QuiltCon 2020 Entrance
Thesis Origins
After making a lot of quilts and spending time with a lot of quiltmakers in different scenarios, I found myself watching the women more than what was coming out the other side of the machine. I was intrigued by their emotional approaches to making quilts (women's studies). I was interested in what felt like to me a definite increase in people joining quiltmaking at often younger ages (quilt history). I noticed patterns of people following quilt industry celebrities in person and online (fandom/fan studies). I wanted to know more.
I took a three-year deep dive at the University of Nebraska-Lincoln. I discovered that what I was interested in is cultural anthropology. And that I wanted to study how women use quilts to negotiate feminine leisure time in their everyday, heavily tech-friendly lives. This is actually called material culture, and it applies to the study of any everyday object we use, not just those made of fabric. I uncovered a treasure trove of brilliant people who have done important work in quilt history, museum studies, sociology, anthropology, feminism, fan studies, philosophy, aesthetics, and more. But there was a big gap in bringing all of these together to investigate quiltmaking today. And I had heard about none of this in the hobbyist end of the quilt pool.
Since one cannot cram fifteen years worth of questions and scholarship into one Master's thesis,and believe me I've tried, I chose to focus on a study of QuiltCon. QuiltCon is an annual convention for people who identify as Modern quiltmakers. Over four days, one can attend classes and lectures,
shop the vendor mall, and view a large quilt show. Studying the phenomenon of a group of people in their event or experience is ethnographic research.
Thus my thesis, titled These Are My People, is the first ethnography of QuiltCon, let alone any quilt show or convention. What follows is my abstract, the brief introduction to my study. I hope you enjoy reading about twenty-first century quiltmaking, but most of all, I hope to contribute to the value and meaning of what it is to be someone making today. Because what we are doing is important. Download here.

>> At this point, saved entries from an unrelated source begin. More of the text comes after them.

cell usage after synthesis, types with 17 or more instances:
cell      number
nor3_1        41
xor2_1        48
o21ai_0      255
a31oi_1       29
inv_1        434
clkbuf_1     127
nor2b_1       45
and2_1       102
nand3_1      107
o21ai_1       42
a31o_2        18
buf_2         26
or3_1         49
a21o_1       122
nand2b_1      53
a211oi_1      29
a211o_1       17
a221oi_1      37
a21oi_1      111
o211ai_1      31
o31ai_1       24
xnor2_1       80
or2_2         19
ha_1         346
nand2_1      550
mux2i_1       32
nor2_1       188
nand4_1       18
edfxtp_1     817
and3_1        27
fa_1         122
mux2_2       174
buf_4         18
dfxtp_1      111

These Are My People: An Ethnography of QuiltCon
Abstract
This thesis presents the first ethnography of QuiltCon, the annual fan and artist convention for quiltmakers who identify with and participate in a social phenomenon called the Modern Quilt Movement (MQM) within the 21st century quilt world. QuiltCon (QC) is one product of this movement. This study considers the following questions: What kinds of people attend QC, and what types of experiences and encounters do they expect at the convention? What needs are met at QC for this subset of quiltmakers who attend and for the greater community of Modern quiltmakers? What role does QC play in cementing the identity and core values of Modern quiltmakers and the MQM?
This cultural description provides a snapshot of the MQM and QC through the eyes of a long-time quilt group whose members identify as Modern quilters, traveling from another state to attend QC 2020 in Austin, Texas, USA. As a member of this group, I am a practicing Modern quiltmaker or cultural “insider,” both observing and experiencing the convention as a fan. In fan studies, this hybrid status is referred to as an “acafan”: An academic researcher studying the phenomenon of which she is a part. This social scientific and anthropological study utilizes qualitative research methods, with an arts-based, constructivist/interpretivist epistemology within the critical framework of quilt history, women’s studies and fan studies.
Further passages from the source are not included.